I don't consider myself attractive and my appearance is important to me. And unfortunately I had several incidents when I was younger than have enforced my beliefs.
I remember being 13 years old and flipping through a teenage magazine outside of class. I flipped past a page for a teen model competition. The guy next to me goes "You could never win one of those."
Follow that with many years of bullying. I was overweight, I wear glasses, I had braces and was smart. I was the first girl in my school to get breasts. That made me quite the target.
I have keratosis pilaris, a skin condition that results in inflamed follicles. So I have red dots all up my legs. Cue a friend's younger brother saying I had scabies.
At 18, going for an interview at a business traineeship place, a friend went as well. He told her that people would much rather look at a pretty female face at the end of the day. He never said anything like that to me.
Going to a job interview as a waitress, and the interviewer, a woman, suddenly saying to me, "We take photos of all our interviewees", taking out a digital camera and taking a photo of me, while I sit there with tears in my eyes thinking about how the people are going to make fun of me when they look at my photo.
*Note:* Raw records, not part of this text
--- config.mk ---
export PLATFORM = sky130hd
export DESIGN_NAME = pst_ctrl
export DESIGN_NICKNAME = d
export VERILOG_FILES = /design/src/design/pst_pkg.sv /design/src/design/pst_ctrl.sv
export SDC_FILE = /design/constraint.sdc
export NUM_CORES = 1
export LEC_CHECK = 0
export ABC_AREA = 1
export BUFFER_PORTS_ARGS = -buffer_cell sky130_fd_sc_hd__buf_4
export CORE_AREA = 3 3 40 42
export CTS_CLUSTER_DIAMETER = 200
export DETAILED_ROUTE_END_ITERATION = 12
export DIE_AREA = 0 0 43 45
export GPL_ROUTABILITY_DRIVEN = 0
export GPL_TIMING_DRIVEN = 0
export PLACE_DENSITY = 0.7
export REMOVE_ABC_BUFFERS = 1
export SLEW_MARGIN = 25
export SYNTH_ARGS = -nofsm -noshare
export SYNTH_HDL_FRONTEND = slang
export SYNTH_SLANG_ARGS = --single-unit
export TNS_END_PERCENT = 20
--- constraint.sdc ---
create_clock -name clk -period 3.65 [get_ports clk]
set_clock_uncertainty 0.05 [all_clocks]
set_input_delay 0.365 -clock clk [delete_from_list [all_inputs] [get_ports clk]]
set_output_delay 0.365 -clock clk [all_outputs]
set_load 0.05 [all_outputs]
--- src/design/pst_pkg.sv ---
// ----------------------------------------------------------------------------
// pst_pkg
// Shared types and constants for the polyline segment tessellator.
// ----------------------------------------------------------------------------
package pst_pkg;

  typedef enum logic [3:0] {
    ST_IDLE,
    ST_SQUARE,
    ST_SUM,
    ST_SQRT,
    ST_DIV,
    ST_CAP,
    ST_STEP,
    ST_EMIT,
    ST_LAST
  } pst_state_t;

  typedef struct packed {
    logic load;        // capture vertex, form deltas
    logic square;      // register squares
    logic sum;         // register 66-bit sum, start sqrt
    logic sqrt_step;   // one root digit
    logic div_start;   // start sub divide
    logic div_step;    // one quotient bit
    logic cap;         // limit sub, start step divide
    logic step_div;    // one step quotient bit
    logic advance;     // add step to current point
  } pst_cmd_t;

  typedef struct packed {
    logic pass;        // vertex goes through alone
    logic dist_zero;
    logic sub_zero;
    logic count_done;  // iteration counter expired
    logic emit_done;   // last inserted point emitted
  } pst_sts_t;

endpackage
I didn't get the job, so I felt really awful.
Years worth of comments on how pale my skin is. I live in a country with the highest rate of skin cancer in the world. I'm not getting a tan and risking my life to be brown.
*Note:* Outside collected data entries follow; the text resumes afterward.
$ cat config.mk
export PLATFORM = sky130hd
export DESIGN_NAME = dds_interp_waveform_generator_core_flat
export DESIGN_NICKNAME = d
export VERILOG_FILES = /design/src/hw/rtl/dds_pkg.sv /design/src/hw/rtl/dds_in_if.sv /design/src/hw/rtl/dds_out_if.sv /design/src/hw/rtl/dds_interp_waveform_generator_core.sv /design/src/flat_wrapper.sv
export SDC_FILE = /design/constraint.sdc
export NUM_CORES = 2
export LEC_CHECK = 0
export ABC_CLOCK_PERIOD_IN_PS = 26300
export BUFFER_PORTS_ARGS = -buffer_cell sky130_fd_sc_hd__buf_2
export CAP_MARGIN = 15
export CORE_MARGIN = 2
export CORE_UTILIZATION = 42
export CTS_BUF_LIST = sky130_fd_sc_hd__clkbuf_8
export DETAILED_ROUTE_END_ITERATION = 6
export PLACE_DENSITY_LB_ADDON = 0.12
export SLEW_MARGIN = 20
export SYNTH_ARGS = -nofsm -noshare
export SYNTH_HDL_FRONTEND = slang
export SYNTH_SLANG_ARGS = --single-unit
$ cat constraint.sdc
create_clock -name clk -period 26.3 [get_ports clk]
set_input_delay 3.945 -clock clk [delete_from_list [all_inputs] [get_ports clk]]
set_output_delay 3.945 -clock clk [all_outputs]
set_load 0.01 [all_outputs]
Add to that a whole bunch of other nasty stuff and yes, my appearance is very important to me. However I think I'm very unattractive. No matter how many times people tell me I'm cute or pretty, it doesn't change how I view myself.
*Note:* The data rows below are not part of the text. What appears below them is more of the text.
### src/design/ias_pkg.sv
package ias_pkg;

  localparam int unsigned FuncW        = 3;
  localparam int unsigned IndexW       = 9;
  localparam int unsigned DataW        = 32;
  localparam int unsigned OccW         = 9;
  localparam int unsigned DefaultDepth = 256;

  typedef enum logic [FuncW-1:0] {
    FUNC_PUSH   = FuncW'(0),
    FUNC_POP    = FuncW'(1),
    FUNC_GET    = FuncW'(2),
    FUNC_INSERT = FuncW'(3),
    FUNC_REMOVE = FuncW'(4)
  } func_e;

  typedef enum logic [1:0] {
    ST_IDLE,
    ST_SCAN,
    ST_WRITE,
    ST_FINISH
  } state_e;

  typedef struct packed {
    logic                    ok;
    logic signed [DataW-1:0] data;
    logic [OccW-1:0]         occ;
  } result_t;

endpackage

### src/design/ias_seq.sv
module ias_seq #(
  parameter int unsigned Depth = ias_pkg::DefaultDepth,
  parameter int unsigned AddrW = $clog2(Depth)
) (
  input  logic                             clk_i,
  input  logic                             rst_ni,
  input  logic                             in_valid_i,
  output logic                             in_ready_o,
  input  logic [ias_pkg::FuncW-1:0]        func_i,
  input  logic [ias_pkg::IndexW-1:0]       index_i,
  input  logic signed [ias_pkg::DataW-1:0] value_i,
  output logic                             mem_we_o,
  output logic [AddrW-1:0]                 mem_waddr_o,
  output logic signed [ias_pkg::DataW-1:0] mem_wdata_o,
  output logic                             mem_re_o,
  output logic [AddrW-1:0]                 mem_raddr_o,
  input  logic signed [ias_pkg::DataW-1:0] mem_rdata_i,
  output logic                             res_valid_o,
  input  logic                             res_ready_i,
  output ias_pkg::result_t                 res_o
);

  localparam int unsigned CntW = $clog2(Depth + 1);
  localparam int unsigned CmpW = (CntW > ias_pkg::IndexW) ? CntW : ias_pkg::IndexW;

  ias_pkg::state_e state_q, state_d;

  logic [CntW-1:0]                  count_q, count_d;
  logic [AddrW-1:0]                 ptr_q, ptr_d;
  logic [AddrW-1:0]                 last_q, last_d;
  logic [AddrW-1:0]                 rd_addr_q, rd_addr_d;
  logic [AddrW-1:0]                 wr_addr_q, wr_addr_d;
  logic                             up_q, up_d;
  logic                             rd_more_q, rd_more_d;
  logic                             pend_q, pend_d;
  logic                             capture_q, capture_d;
  logic                             do_write_q, do_write_d;
  logic signed [ias_pkg::DataW-1:0] val_q, val_d;
  ias_pkg::result_t                 res_q, res_d;

  logic [CmpW-1:0]  idx_ext, cnt_ext;
  logic [CntW-1:0]  cnt_m1;
  logic [AddrW-1:0] idx_addr;
  logic             full, empty;
  logic             op_ok, op_scan, op_write;

  assign idx_ext  = CmpW'(index_i);
  assign cnt_ext  = CmpW'(count_q);
  assign cnt_m1   = count_q - CntW'(1);
  assign idx_addr = idx_ext[AddrW-1:0];
  assign full     = (count_q == CntW'(Depth));
  assign empty    = (count_q == '0);

  always_comb begin
    op_ok    = 1'b0;
    op_scan  = 1'b0;
    op_write = 1'b0;
    unique case (ias_pkg::func_e'(func_i))
      ias_pkg::FUNC_PUSH: begin
        op_ok    = !full;
        op_write = 1'b1;
      end
      ias_pkg::FUNC_POP: begin
        op_ok   = !empty;
        op_scan = 1'b1;
      end
      ias_pkg::FUNC_GET: begin
        op_ok   = (idx_ext < cnt_ext);
        op_scan = 1'b1;
      end
      ias_pkg::FUNC_INSERT: begin
        op_ok    = (idx_ext <= cnt_ext) && !full;
        op_write = 1'b1;
        op_scan  = (idx_ext != cnt_ext);
      end
      ias_pkg::FUNC_REMOVE: begin
        op_ok   = (idx_ext < cnt_ext);
        op_scan = 1'b1;
      end
      default: begin
        op_ok = 1'b0;
      end
    endcase
  end

  // next state
  always_comb begin
    state_d = state_q;
    unique case (state_q)
      ias_pkg::ST_IDLE: begin
        if (in_valid_i) begin
          priority if (!op_ok) begin
            state_d = ias_pkg::ST_FINISH;
          end else if (op_scan) begin
            state_d = ias_pkg::ST_SCAN;
          end else if (op_write) begin
            state_d = ias_pkg::ST_WRITE;
          end else begin
            state_d = ias_pkg::ST_FINISH;
          end
        end
      end
      ias_pkg::ST_SCAN: begin
        if (!rd_more_q && !pend_q) begin
          state_d = do_write_q ? ias_pkg::ST_WRITE : ias_pkg::ST_FINISH;
        end
      end
      ias_pkg::ST_WRITE: begin
        state_d = ias_pkg::ST_FINISH;
      end
      ias_pkg::ST_FINISH: begin
        if (res_ready_i) begin
          state_d = ias_pkg::ST_IDLE;
        end
      end
      default: begin
        state_d = ias_pkg::ST_IDLE;
      end
    endcase
  end

  // datapath and memory control
  always_comb begin
    count_d     = count_q;
    ptr_d       = ptr_q;
    last_d      = last_q;
    rd_addr_d   = rd_addr_q;
    wr_addr_d   = wr_addr_q;
    up_d        = up_q;
    rd_more_d   = rd_more_q;
    pend_d      = pend_q;
    capture_d   = capture_q;
    do_write_d  = do_write_q;
    val_d       = val_q;
    res_d       = res_q;
    mem_we_o    = 1'b0;
    mem_waddr_o = wr_addr_q;
    mem_wdata_o = val_q;
    mem_re_o    = 1'b0;
    mem_raddr_o = ptr_q;
    in_ready_o  = 1'b0;
    res_valid_o = 1'b0;

    unique case (state_q)
      ias_pkg::ST_IDLE: begin
        in_ready_o = 1'b1;
        if (in_valid_i) begin
          val_d      = value_i;
          rd_more_d  = op_ok && op_scan;
          pend_d     = 1'b0;
          capture_d  = 1'b0;
          do_write_d = op_write;
          up_d       = 1'b1;
          res_d.ok   = op_ok;
          res_d.data = '0;
          if (op_ok) begin
            unique case (ias_pkg::func_e'(func_i))
              ias_pkg::FUNC_PUSH: begin
                wr_addr_d = count_q[AddrW-1:0];
                count_d   = count_q + CntW'(1);
              end
              ias_pkg::FUNC_POP: begin
                ptr_d     = cnt_m1[AddrW-1:0];
                last_d    = cnt_m1[AddrW-1:0];
                capture_d = 1'b1;
                count_d   = cnt_m1;
              end
              ias_pkg::FUNC_GET: begin
                ptr_d     = idx_addr;
                last_d    = idx_addr;
                capture_d = 1'b1;
              end
              ias_pkg::FUNC_INSERT: begin
                wr_addr_d = idx_addr;
                ptr_d     = cnt_m1[AddrW-1:0];
                last_d    = idx_addr;
                up_d      = 1'b0;
                count_d   = count_q + CntW'(1);
              end
              ias_pkg::FUNC_REMOVE: begin
                ptr_d     = idx_addr;
                last_d    = cnt_m1[AddrW-1:0];
                capture_d = 1'b1;
                count_d   = cnt_m1;
              end
              default: begin
                count_d = count_q;
              end
            endcase
          end
          res_d.occ = ias_pkg::OccW'(count_d);
        end
      end
      ias_pkg::ST_SCAN: begin
        mem_re_o  = rd_more_q;
        pend_d    = rd_more_q;
        rd_addr_d = ptr_q;
        if (rd_more_q) begin
          ptr_d = up_q ? ptr_q + AddrW'(1) : ptr_q - AddrW'(1);
          if (ptr_q == last_q) begin
            rd_more_d = 1'b0;
          end
        end
        if (pend_q) begin
          if (capture_q) begin
            res_d.data = mem_rdata_i;
            capture_d  = 1'b0;
          end else begin
            // shift: one entry moves per cycle
            mem_we_o    = 1'b1;
            mem_waddr_o = up_q ? rd_addr_q - AddrW'(1) : rd_addr_q + AddrW'(1);
            mem_wdata_o = mem_rdata_i;
          end
        end
      end
      ias_pkg::ST_WRITE: begin
        mem_we_o = 1'b1;
      end
      ias_pkg::ST_FINISH: begin
        res_valid_o = 1'b1;
      end
      default: begin
        res_valid_o = 1'b0;
      end
    endcase
  end

  always_ff @(posedge clk_i or negedge rst_ni) begin
    if (!rst_ni) begin
      state_q    <= ias_pkg::ST_IDLE;
      count_q    <= '0;
      rd_more_q  <= 1'b0;
      pend_q     <= 1'b0;
      capture_q  <= 1'b0;
      do_write_q <= 1'b0;
    end else begin
      state_q    <= state_d;
      count_q    <= count_d;
      rd_more_q  <= rd_more_d;
      pend_q     <= pend_d;
      capture_q  <= capture_d;
      do_write_q <= do_write_d;
    end
  end

  always_ff @(posedge clk_i) begin
    ptr_q     <= ptr_d;
    last_q    <= last_d;
    rd_addr_q <= rd_addr_d;
    wr_addr_q <= wr_addr_d;
    up_q      <= up_d;
    val_q     <= val_d;
    res_q     <= res_d;
  end

  assign res_o = res_q;

endmodule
However when I look at other people, I think they're all gorgeous. Our flaws and differences are what make us so beautiful.
Not being good looking has held me back. I find it hard to go to job interviews or participate in anything that's has a large group of people. I feel self-concious at places like nightclubs and I don't like to get dressed up because I feel like people will look at me and see an ugly girl trying too hard.
And I know some people are probably thinking, get over yourself, and to be honest, I wish it were that easy.